-- TASK BRIEF --
Lines to return, exactly: from the line with "multi_input_area_um2: 906" to the line with "run 2 against" in the entries below, both included.

(Saved entries)
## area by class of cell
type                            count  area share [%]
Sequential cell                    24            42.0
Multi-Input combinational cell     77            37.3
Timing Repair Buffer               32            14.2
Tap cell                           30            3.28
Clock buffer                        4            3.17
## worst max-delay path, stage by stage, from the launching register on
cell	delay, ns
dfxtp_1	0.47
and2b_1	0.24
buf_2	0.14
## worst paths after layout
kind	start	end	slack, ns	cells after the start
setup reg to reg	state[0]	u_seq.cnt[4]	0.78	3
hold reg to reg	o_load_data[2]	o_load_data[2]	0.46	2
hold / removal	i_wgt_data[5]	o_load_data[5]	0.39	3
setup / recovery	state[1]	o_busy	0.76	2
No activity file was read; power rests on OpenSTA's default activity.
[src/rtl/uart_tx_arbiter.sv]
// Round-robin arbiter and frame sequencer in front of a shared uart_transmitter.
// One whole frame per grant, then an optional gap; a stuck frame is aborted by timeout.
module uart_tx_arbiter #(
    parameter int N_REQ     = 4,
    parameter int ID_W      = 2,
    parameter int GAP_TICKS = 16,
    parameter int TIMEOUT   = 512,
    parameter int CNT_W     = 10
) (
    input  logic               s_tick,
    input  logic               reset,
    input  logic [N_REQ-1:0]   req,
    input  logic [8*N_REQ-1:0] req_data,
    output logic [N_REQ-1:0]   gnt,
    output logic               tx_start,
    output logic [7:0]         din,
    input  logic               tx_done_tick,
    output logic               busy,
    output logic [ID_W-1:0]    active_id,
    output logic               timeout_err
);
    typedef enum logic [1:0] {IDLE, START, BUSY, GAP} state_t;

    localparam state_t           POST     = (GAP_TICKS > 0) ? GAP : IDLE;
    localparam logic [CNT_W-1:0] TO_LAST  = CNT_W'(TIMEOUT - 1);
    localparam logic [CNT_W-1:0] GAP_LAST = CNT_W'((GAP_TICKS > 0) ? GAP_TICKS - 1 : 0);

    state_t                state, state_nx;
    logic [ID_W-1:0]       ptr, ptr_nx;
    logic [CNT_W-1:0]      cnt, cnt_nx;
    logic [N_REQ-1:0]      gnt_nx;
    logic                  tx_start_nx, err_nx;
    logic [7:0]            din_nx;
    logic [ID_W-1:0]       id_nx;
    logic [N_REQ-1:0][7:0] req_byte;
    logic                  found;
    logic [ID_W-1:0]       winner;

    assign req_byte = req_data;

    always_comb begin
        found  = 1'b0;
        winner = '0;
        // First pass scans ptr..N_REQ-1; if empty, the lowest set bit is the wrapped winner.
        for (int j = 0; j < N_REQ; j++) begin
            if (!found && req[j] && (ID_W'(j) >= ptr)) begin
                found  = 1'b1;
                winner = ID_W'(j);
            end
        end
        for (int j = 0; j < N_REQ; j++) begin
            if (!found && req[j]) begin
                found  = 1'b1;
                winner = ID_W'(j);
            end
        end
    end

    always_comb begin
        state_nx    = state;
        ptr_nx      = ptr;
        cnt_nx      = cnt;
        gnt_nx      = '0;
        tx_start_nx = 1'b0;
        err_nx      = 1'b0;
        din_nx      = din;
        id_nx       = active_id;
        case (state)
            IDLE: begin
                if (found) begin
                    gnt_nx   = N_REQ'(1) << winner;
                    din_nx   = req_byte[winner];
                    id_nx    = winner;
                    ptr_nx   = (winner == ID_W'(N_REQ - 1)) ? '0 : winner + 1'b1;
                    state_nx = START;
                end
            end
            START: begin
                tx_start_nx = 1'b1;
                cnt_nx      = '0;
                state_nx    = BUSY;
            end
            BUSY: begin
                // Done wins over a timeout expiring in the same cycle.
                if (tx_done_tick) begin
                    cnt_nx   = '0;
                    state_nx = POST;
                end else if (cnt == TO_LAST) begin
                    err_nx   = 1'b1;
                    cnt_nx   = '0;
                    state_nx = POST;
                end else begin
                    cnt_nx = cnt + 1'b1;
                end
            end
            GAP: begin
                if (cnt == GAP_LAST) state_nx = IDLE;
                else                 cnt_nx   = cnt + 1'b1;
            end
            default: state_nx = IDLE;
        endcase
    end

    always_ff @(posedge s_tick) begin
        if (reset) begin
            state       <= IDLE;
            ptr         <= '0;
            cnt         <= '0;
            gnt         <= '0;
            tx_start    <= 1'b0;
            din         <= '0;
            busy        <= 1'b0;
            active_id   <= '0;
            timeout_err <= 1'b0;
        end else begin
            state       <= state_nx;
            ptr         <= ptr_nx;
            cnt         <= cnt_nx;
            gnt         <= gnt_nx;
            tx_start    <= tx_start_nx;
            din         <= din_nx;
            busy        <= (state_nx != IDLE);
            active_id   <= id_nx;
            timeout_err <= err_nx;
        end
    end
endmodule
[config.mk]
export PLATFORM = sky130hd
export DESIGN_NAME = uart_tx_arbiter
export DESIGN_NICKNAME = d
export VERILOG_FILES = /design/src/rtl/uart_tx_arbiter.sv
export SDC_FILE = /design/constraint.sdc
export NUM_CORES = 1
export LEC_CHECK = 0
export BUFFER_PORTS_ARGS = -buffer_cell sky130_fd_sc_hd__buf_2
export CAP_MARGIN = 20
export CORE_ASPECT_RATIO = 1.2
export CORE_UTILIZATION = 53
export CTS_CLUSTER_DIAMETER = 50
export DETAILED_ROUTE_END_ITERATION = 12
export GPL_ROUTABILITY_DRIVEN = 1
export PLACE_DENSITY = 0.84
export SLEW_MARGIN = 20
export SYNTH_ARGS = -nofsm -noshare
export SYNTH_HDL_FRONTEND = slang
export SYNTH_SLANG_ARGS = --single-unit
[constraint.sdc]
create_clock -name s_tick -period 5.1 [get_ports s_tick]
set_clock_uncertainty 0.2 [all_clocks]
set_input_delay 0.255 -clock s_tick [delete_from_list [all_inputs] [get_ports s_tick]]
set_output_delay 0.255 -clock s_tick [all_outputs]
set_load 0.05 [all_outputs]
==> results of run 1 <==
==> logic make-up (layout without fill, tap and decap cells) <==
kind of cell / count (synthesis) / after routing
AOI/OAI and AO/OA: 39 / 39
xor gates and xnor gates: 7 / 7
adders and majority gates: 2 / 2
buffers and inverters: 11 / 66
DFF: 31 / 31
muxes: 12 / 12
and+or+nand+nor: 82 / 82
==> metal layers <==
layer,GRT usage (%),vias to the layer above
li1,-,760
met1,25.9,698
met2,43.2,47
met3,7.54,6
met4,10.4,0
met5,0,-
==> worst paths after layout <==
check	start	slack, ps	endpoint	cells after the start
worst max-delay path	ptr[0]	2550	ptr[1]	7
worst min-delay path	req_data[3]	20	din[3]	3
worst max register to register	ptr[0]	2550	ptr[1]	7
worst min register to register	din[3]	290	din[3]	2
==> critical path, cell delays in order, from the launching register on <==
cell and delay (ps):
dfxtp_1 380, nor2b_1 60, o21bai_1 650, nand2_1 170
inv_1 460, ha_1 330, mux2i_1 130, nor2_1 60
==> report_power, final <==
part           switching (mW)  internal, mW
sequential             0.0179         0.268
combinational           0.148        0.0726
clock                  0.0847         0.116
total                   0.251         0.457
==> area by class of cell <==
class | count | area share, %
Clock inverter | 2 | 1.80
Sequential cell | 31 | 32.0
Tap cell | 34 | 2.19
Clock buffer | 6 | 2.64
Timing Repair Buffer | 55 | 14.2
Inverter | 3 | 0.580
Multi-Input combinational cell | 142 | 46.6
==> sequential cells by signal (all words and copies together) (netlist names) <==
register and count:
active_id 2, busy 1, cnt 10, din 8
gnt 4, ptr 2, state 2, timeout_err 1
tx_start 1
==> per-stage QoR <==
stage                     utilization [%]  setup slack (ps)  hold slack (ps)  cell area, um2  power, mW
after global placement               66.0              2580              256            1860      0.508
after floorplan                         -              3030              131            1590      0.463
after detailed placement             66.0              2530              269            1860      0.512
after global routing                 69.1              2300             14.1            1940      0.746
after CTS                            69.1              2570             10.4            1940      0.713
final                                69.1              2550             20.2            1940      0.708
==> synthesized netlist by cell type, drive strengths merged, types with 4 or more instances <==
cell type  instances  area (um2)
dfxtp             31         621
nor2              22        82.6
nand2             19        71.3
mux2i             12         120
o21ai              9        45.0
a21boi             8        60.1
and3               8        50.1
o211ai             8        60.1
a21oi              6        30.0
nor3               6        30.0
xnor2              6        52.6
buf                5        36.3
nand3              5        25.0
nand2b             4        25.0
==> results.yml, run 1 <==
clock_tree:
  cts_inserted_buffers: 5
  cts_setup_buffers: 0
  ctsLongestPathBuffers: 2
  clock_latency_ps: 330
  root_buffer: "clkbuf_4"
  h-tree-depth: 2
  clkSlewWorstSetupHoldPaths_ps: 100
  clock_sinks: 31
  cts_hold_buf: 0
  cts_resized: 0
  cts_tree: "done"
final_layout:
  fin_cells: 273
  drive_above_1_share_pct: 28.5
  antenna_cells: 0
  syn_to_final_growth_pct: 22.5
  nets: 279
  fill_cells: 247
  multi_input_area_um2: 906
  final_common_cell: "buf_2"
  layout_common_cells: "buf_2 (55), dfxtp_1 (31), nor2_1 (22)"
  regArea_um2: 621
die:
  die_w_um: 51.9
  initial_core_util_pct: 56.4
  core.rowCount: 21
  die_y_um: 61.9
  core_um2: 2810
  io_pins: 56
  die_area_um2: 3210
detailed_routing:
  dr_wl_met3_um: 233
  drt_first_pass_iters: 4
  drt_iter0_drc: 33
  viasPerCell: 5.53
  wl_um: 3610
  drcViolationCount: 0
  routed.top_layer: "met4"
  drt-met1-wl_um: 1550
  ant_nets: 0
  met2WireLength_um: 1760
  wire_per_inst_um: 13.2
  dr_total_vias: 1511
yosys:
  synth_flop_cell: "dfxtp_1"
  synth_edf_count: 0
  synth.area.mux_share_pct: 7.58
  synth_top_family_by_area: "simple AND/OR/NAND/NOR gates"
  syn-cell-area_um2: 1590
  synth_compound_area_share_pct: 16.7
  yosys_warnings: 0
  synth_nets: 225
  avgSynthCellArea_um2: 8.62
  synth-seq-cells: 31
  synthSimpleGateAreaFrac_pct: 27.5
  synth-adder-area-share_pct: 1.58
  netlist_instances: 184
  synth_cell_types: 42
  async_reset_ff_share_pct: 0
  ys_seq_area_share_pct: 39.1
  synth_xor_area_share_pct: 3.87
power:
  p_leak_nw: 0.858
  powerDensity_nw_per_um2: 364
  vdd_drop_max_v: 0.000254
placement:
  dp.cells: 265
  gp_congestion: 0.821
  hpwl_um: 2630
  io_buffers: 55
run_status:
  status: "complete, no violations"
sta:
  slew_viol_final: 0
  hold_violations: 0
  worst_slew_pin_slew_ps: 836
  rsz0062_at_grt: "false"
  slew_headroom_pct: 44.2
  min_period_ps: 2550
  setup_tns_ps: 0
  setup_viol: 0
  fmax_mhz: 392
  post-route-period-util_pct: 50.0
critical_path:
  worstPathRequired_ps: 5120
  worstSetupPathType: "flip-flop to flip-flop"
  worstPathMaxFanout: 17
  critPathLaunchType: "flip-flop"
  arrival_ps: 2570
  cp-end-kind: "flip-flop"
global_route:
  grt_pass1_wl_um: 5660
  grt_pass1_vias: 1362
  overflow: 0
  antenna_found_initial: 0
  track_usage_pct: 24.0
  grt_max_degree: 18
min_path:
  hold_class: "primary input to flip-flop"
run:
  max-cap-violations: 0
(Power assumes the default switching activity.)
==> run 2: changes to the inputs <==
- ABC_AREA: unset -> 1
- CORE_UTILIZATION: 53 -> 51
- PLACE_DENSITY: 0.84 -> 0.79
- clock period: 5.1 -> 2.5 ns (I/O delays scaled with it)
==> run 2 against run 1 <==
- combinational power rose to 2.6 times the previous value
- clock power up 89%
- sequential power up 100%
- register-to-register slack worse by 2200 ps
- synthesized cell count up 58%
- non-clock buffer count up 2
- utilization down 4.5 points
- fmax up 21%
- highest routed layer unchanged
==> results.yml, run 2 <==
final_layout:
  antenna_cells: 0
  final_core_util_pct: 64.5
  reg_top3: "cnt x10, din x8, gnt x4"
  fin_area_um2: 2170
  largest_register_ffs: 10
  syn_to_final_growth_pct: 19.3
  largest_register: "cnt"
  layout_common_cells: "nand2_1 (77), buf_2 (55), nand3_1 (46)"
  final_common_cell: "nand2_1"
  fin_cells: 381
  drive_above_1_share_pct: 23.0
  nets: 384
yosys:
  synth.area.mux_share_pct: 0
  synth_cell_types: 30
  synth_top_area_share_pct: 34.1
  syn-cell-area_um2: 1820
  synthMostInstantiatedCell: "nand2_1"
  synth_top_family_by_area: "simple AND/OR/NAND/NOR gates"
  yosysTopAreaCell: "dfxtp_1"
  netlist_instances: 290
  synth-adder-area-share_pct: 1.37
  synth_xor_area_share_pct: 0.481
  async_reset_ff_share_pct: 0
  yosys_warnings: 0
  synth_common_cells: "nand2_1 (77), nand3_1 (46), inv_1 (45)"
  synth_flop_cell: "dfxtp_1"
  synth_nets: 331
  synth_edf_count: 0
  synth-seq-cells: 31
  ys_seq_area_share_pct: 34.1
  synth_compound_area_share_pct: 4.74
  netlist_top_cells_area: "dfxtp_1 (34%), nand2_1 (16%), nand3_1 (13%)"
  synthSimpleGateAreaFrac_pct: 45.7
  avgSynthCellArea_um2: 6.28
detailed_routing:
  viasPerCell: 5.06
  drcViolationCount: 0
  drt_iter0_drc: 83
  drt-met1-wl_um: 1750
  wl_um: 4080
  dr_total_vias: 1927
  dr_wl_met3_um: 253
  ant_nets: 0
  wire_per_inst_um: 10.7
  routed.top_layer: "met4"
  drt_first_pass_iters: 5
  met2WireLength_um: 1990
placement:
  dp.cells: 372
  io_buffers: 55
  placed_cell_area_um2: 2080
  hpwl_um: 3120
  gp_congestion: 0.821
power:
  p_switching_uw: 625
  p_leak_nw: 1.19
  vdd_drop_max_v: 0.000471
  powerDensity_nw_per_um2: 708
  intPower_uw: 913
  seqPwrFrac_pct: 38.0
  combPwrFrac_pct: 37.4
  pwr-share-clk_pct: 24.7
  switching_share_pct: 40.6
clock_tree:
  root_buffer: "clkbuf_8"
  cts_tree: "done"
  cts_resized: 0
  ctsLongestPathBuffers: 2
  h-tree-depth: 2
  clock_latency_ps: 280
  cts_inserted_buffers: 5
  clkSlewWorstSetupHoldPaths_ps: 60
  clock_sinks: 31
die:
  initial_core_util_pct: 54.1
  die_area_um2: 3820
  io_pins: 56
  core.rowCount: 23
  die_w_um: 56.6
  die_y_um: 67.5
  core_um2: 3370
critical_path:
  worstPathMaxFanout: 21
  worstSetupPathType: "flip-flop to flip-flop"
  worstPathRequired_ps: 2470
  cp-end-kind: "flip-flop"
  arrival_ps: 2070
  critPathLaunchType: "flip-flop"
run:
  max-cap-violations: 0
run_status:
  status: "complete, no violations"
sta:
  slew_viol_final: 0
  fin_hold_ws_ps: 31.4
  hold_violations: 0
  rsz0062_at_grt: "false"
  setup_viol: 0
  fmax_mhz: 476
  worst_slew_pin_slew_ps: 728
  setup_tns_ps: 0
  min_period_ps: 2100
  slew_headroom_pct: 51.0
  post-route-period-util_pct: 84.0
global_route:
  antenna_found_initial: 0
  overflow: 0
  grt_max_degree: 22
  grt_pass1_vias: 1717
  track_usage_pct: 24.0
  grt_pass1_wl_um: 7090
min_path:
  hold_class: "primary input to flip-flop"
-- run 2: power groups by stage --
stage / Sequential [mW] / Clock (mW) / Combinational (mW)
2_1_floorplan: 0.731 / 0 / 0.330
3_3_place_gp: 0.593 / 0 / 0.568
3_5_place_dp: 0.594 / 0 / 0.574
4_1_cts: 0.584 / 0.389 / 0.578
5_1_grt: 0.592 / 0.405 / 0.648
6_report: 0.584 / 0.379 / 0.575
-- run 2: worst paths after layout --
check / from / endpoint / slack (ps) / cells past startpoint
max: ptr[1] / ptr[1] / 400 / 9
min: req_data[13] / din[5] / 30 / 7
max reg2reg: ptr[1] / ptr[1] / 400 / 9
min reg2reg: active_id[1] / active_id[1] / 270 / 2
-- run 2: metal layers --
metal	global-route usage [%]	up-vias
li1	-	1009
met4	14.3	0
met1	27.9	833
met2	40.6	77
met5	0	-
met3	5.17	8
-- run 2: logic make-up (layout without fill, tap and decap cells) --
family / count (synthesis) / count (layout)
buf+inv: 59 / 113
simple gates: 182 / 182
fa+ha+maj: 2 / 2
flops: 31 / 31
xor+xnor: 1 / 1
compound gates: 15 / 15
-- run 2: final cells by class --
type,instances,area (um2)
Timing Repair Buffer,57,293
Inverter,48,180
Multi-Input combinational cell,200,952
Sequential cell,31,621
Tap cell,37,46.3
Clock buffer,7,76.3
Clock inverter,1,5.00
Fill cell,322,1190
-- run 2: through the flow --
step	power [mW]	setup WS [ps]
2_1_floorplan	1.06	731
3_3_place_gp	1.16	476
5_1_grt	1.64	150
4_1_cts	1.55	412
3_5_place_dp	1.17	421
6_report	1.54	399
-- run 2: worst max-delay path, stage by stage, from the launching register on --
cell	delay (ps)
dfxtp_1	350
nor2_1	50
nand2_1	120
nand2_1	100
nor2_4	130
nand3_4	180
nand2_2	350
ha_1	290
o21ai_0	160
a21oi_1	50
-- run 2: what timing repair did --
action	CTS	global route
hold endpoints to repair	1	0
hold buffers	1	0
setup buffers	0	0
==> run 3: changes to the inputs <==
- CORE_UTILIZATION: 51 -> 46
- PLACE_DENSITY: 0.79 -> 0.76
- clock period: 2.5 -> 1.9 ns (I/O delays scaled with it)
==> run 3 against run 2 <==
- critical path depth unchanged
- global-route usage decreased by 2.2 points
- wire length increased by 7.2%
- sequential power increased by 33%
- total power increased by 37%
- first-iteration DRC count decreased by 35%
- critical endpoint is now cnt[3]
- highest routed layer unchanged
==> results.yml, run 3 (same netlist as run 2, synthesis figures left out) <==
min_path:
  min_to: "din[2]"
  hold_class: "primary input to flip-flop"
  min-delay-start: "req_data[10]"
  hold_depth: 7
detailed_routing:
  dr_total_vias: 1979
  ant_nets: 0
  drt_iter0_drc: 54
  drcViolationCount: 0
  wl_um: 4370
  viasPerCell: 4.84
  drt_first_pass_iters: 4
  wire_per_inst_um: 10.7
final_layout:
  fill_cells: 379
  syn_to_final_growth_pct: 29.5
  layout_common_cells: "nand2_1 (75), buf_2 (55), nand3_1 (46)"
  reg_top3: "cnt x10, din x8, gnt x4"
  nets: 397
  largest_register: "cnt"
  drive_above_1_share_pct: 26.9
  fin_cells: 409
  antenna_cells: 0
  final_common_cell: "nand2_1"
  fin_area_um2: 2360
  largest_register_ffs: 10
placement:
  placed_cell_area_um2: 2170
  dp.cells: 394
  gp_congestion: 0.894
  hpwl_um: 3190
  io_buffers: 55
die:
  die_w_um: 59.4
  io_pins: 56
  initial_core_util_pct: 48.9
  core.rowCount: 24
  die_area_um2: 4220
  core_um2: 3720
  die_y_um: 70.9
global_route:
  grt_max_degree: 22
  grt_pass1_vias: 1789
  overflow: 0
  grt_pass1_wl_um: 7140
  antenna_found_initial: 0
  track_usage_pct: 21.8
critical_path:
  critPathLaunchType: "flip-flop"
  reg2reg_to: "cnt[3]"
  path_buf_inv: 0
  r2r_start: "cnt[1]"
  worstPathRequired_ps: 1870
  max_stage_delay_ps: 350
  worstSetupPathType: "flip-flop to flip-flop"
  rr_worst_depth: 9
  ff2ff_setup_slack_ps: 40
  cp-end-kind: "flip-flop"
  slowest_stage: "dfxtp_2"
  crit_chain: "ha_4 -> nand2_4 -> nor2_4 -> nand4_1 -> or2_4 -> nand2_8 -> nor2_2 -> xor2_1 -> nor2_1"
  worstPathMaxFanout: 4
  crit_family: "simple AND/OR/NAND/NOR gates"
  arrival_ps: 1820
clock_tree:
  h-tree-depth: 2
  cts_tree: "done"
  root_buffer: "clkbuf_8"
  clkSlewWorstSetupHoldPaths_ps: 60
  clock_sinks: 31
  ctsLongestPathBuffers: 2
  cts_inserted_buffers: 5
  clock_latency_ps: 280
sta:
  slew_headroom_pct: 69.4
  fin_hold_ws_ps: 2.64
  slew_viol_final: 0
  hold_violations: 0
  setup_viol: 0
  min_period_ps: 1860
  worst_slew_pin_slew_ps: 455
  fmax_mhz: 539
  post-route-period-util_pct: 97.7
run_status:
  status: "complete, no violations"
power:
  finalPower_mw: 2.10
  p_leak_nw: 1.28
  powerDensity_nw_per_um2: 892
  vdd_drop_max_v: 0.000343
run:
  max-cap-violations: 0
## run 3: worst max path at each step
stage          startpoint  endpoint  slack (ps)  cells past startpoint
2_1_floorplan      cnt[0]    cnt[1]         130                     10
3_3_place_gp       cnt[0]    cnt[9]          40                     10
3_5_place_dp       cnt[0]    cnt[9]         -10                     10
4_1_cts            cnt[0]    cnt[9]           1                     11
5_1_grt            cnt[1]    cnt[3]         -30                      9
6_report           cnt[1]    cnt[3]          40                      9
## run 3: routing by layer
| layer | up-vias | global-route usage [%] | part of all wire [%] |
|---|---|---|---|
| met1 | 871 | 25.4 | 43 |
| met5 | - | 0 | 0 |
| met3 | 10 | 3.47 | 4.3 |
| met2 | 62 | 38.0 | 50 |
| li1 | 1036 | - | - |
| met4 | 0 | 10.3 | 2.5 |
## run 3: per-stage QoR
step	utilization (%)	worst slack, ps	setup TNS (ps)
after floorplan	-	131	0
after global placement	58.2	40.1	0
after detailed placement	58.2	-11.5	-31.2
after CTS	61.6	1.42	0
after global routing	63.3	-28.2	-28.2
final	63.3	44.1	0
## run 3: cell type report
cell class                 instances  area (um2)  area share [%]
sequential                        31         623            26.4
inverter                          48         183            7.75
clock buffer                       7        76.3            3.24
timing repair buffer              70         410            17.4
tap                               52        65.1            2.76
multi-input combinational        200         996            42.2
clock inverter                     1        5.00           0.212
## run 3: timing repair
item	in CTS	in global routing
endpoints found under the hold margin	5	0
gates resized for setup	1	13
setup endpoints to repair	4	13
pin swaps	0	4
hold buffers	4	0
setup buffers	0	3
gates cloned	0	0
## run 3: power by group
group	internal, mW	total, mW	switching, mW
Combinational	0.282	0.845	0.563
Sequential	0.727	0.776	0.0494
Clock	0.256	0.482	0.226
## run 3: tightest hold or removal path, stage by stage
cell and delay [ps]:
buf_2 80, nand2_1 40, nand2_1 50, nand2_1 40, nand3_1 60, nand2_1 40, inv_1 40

-- SOLUTION --
  multi_input_area_um2: 906
  final_common_cell: "buf_2"
  layout_common_cells: "buf_2 (55), dfxtp_1 (31), nor2_1 (22)"
  regArea_um2: 621
die:
  die_w_um: 51.9
  initial_core_util_pct: 56.4
  core.rowCount: 21
  die_y_um: 61.9
  core_um2: 2810
  io_pins: 56
  die_area_um2: 3210
detailed_routing:
  dr_wl_met3_um: 233
  drt_first_pass_iters: 4
  drt_iter0_drc: 33
  viasPerCell: 5.53
  wl_um: 3610
  drcViolationCount: 0
  routed.top_layer: "met4"
  drt-met1-wl_um: 1550
  ant_nets: 0
  met2WireLength_um: 1760
  wire_per_inst_um: 13.2
  dr_total_vias: 1511
yosys:
  synth_flop_cell: "dfxtp_1"
  synth_edf_count: 0
  synth.area.mux_share_pct: 7.58
  synth_top_family_by_area: "simple AND/OR/NAND/NOR gates"
  syn-cell-area_um2: 1590
  synth_compound_area_share_pct: 16.7
  yosys_warnings: 0
  synth_nets: 225
  avgSynthCellArea_um2: 8.62
  synth-seq-cells: 31
  synthSimpleGateAreaFrac_pct: 27.5
  synth-adder-area-share_pct: 1.58
  netlist_instances: 184
  synth_cell_types: 42
  async_reset_ff_share_pct: 0
  ys_seq_area_share_pct: 39.1
  synth_xor_area_share_pct: 3.87
power:
  p_leak_nw: 0.858
  powerDensity_nw_per_um2: 364
  vdd_drop_max_v: 0.000254
placement:
  dp.cells: 265
  gp_congestion: 0.821
  hpwl_um: 2630
  io_buffers: 55
run_status:
  status: "complete, no violations"
sta:
  slew_viol_final: 0
  hold_violations: 0
  worst_slew_pin_slew_ps: 836
  rsz0062_at_grt: "false"
  slew_headroom_pct: 44.2
  min_period_ps: 2550
  setup_tns_ps: 0
  setup_viol: 0
  fmax_mhz: 392
  post-route-period-util_pct: 50.0
critical_path:
  worstPathRequired_ps: 5120
  worstSetupPathType: "flip-flop to flip-flop"
  worstPathMaxFanout: 17
  critPathLaunchType: "flip-flop"
  arrival_ps: 2570
  cp-end-kind: "flip-flop"
global_route:
  grt_pass1_wl_um: 5660
  grt_pass1_vias: 1362
  overflow: 0
  antenna_found_initial: 0
  track_usage_pct: 24.0
  grt_max_degree: 18
min_path:
  hold_class: "primary input to flip-flop"
run:
  max-cap-violations: 0
(Power assumes the default switching activity.)
==> run 2: changes to the inputs <==
- ABC_AREA: unset -> 1
- CORE_UTILIZATION: 53 -> 51
- PLACE_DENSITY: 0.84 -> 0.79
- clock period: 5.1 -> 2.5 ns (I/O delays scaled with it)
==> run 2 against run 1 <==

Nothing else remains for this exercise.